What needs to be done: Write out all of the data without omission, exactly as shown.

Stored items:
--- src/design/agps_pkg.sv ---
package agps_pkg;

  localparam int SIZE_BITS  = 12;
  localparam int FRAC_BITS  = 16;
  localparam int COORD_W    = 32;
  localparam int COLOR_W    = 32;
  // period = (inner + border) << FRAC_BITS
  localparam int PER_W      = SIZE_BITS + 1 + FRAC_BITS;
  localparam int CELL_W     = SIZE_BITS + 1;

  // restoring divider: dividend, divisor, one quotient bit per stage
  localparam int DIV_N_W    = COORD_W + FRAC_BITS;
  localparam int DIV_D_W    = COORD_W;
  localparam int DIV_STAGES = DIV_N_W;

  localparam int FIFO_DEPTH = 4;
  localparam int FIFO_PTR_W = $clog2(FIFO_DEPTH);

  localparam int ADDR_W     = 5;
  localparam int REG_IDX_W  = 3;

  localparam logic [REG_IDX_W-1:0] REG_INNER_WIDTH  = 3'd0;
  localparam logic [REG_IDX_W-1:0] REG_INNER_HEIGHT = 3'd1;
  localparam logic [REG_IDX_W-1:0] REG_BORDER_H     = 3'd2;
  localparam logic [REG_IDX_W-1:0] REG_BORDER_V     = 3'd3;
  localparam logic [REG_IDX_W-1:0] REG_INNER_COLOR  = 3'd4;
  localparam logic [REG_IDX_W-1:0] REG_BORDER_COLOR = 3'd5;
  localparam logic [REG_IDX_W-1:0] REG_PROJECTIVE   = 3'd6;

  typedef struct packed {
    logic [SIZE_BITS-1:0] inner_width;
    logic [SIZE_BITS-1:0] inner_height;
    logic [SIZE_BITS-1:0] border_h_thickness;
    logic [SIZE_BITS-1:0] border_v_thickness;
    logic [COLOR_W-1:0]   inner_color;
    logic [COLOR_W-1:0]   border_color;
    logic                 projective_mode;
  } cfg_t;

  // entry of the queue between front and back
  typedef struct packed {
    logic [COORD_W-1:0] x;
    logic [COORD_W-1:0] y;
    logic               force_border;
    logic               fault;
  } fq_t;

endpackage

--- src/design/agps_fifo.sv ---
module agps_fifo (
  input  logic            clk,
  input  logic            rst,
  input  logic            push,
  input  agps_pkg::fq_t   din,
  input  logic            pop,
  output agps_pkg::fq_t   dout,
  output logic            full,
  output logic            empty
);
  import agps_pkg::*;

  fq_t                  entries [0:FIFO_DEPTH-1];
  logic [FIFO_PTR_W-1:0] wr_ptr;
  logic [FIFO_PTR_W-1:0] rd_ptr;
  logic [FIFO_PTR_W:0]   count;

  assign full  = count == (FIFO_PTR_W+1)'(FIFO_DEPTH);
  assign empty = count == '0;
  assign dout  = entries[rd_ptr];

  always_ff @(posedge clk) begin
    if (push) begin
      entries[wr_ptr] <= din;
    end
  end

  always_ff @(posedge clk) begin
    if (rst) begin
      wr_ptr <= '0;
      rd_ptr <= '0;
      count  <= '0;
    end else begin
      if (push) wr_ptr <= wr_ptr + 1'b1;
      if (pop)  rd_ptr <= rd_ptr + 1'b1;
      if (push && !pop)      count <= count + 1'b1;
      else if (pop && !push) count <= count - 1'b1;
    end
  end

`ifndef SYNTHESIS
  a_no_overflow: assert property (@(posedge clk) disable iff (rst) push |-> !full)
    else $error("queue push while full");
  a_no_underflow: assert property (@(posedge clk) disable iff (rst) pop |-> !empty)
    else $error("queue pop while empty");
  a_count_up: assert property (@(posedge clk) disable iff (rst)
    (push && !pop) |=> count == $past(count) + 1'b1)
    else $error("queue count did not follow push");
`endif

endmodule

Solution for this task:
--- src/design/agps_pkg.sv ---
package agps_pkg;

  localparam int SIZE_BITS  = 12;
  localparam int FRAC_BITS  = 16;
  localparam int COORD_W    = 32;
  localparam int COLOR_W    = 32;
  // period = (inner + border) << FRAC_BITS
  localparam int PER_W      = SIZE_BITS + 1 + FRAC_BITS;
  localparam int CELL_W     = SIZE_BITS + 1;

  // restoring divider: dividend, divisor, one quotient bit per stage
  localparam int DIV_N_W    = COORD_W + FRAC_BITS;
  localparam int DIV_D_W    = COORD_W;
  localparam int DIV_STAGES = DIV_N_W;

  localparam int FIFO_DEPTH = 4;
  localparam int FIFO_PTR_W = $clog2(FIFO_DEPTH);

  localparam int ADDR_W     = 5;
  localparam int REG_IDX_W  = 3;

  localparam logic [REG_IDX_W-1:0] REG_INNER_WIDTH  = 3'd0;
  localparam logic [REG_IDX_W-1:0] REG_INNER_HEIGHT = 3'd1;
  localparam logic [REG_IDX_W-1:0] REG_BORDER_H     = 3'd2;
  localparam logic [REG_IDX_W-1:0] REG_BORDER_V     = 3'd3;
  localparam logic [REG_IDX_W-1:0] REG_INNER_COLOR  = 3'd4;
  localparam logic [REG_IDX_W-1:0] REG_BORDER_COLOR = 3'd5;
  localparam logic [REG_IDX_W-1:0] REG_PROJECTIVE   = 3'd6;

  typedef struct packed {
    logic [SIZE_BITS-1:0] inner_width;
    logic [SIZE_BITS-1:0] inner_height;
    logic [SIZE_BITS-1:0] border_h_thickness;
    logic [SIZE_BITS-1:0] border_v_thickness;
    logic [COLOR_W-1:0]   inner_color;
    logic [COLOR_W-1:0]   border_color;
    logic                 projective_mode;
  } cfg_t;

  // entry of the queue between front and back
  typedef struct packed {
    logic [COORD_W-1:0] x;
    logic [COORD_W-1:0] y;
    logic               force_border;
    logic               fault;
  } fq_t;

endpackage

--- src/design/agps_fifo.sv ---
module agps_fifo (
  input  logic            clk,
  input  logic            rst,
  input  logic            push,
  input  agps_pkg::fq_t   din,
  input  logic            pop,
  output agps_pkg::fq_t   dout,
  output logic            full,
  output logic            empty
);
  import agps_pkg::*;

  fq_t                  entries [0:FIFO_DEPTH-1];
  logic [FIFO_PTR_W-1:0] wr_ptr;
  logic [FIFO_PTR_W-1:0] rd_ptr;
  logic [FIFO_PTR_W:0]   count;

  assign full  = count == (FIFO_PTR_W+1)'(FIFO_DEPTH);
  assign empty = count == '0;
  assign dout  = entries[rd_ptr];

  always_ff @(posedge clk) begin
    if (push) begin
      entries[wr_ptr] <= din;
    end
  end

  always_ff @(posedge clk) begin
    if (rst) begin
      wr_ptr <= '0;
      rd_ptr <= '0;
      count  <= '0;
    end else begin
      if (push) wr_ptr <= wr_ptr + 1'b1;
      if (pop)  rd_ptr <= rd_ptr + 1'b1;
      if (push && !pop)      count <= count + 1'b1;
      else if (pop && !push) count <= count - 1'b1;
    end
  end

`ifndef SYNTHESIS
  a_no_overflow: assert property (@(posedge clk) disable iff (rst) push |-> !full)
    else $error("queue push while full");
  a_no_underflow: assert property (@(posedge clk) disable iff (rst) pop |-> !empty)
    else $error("queue pop while empty");
  a_count_up: assert property (@(posedge clk) disable iff (rst)
    (push && !pop) |=> count == $past(count) + 1'b1)
    else $error("queue count did not follow push");
`endif

endmodule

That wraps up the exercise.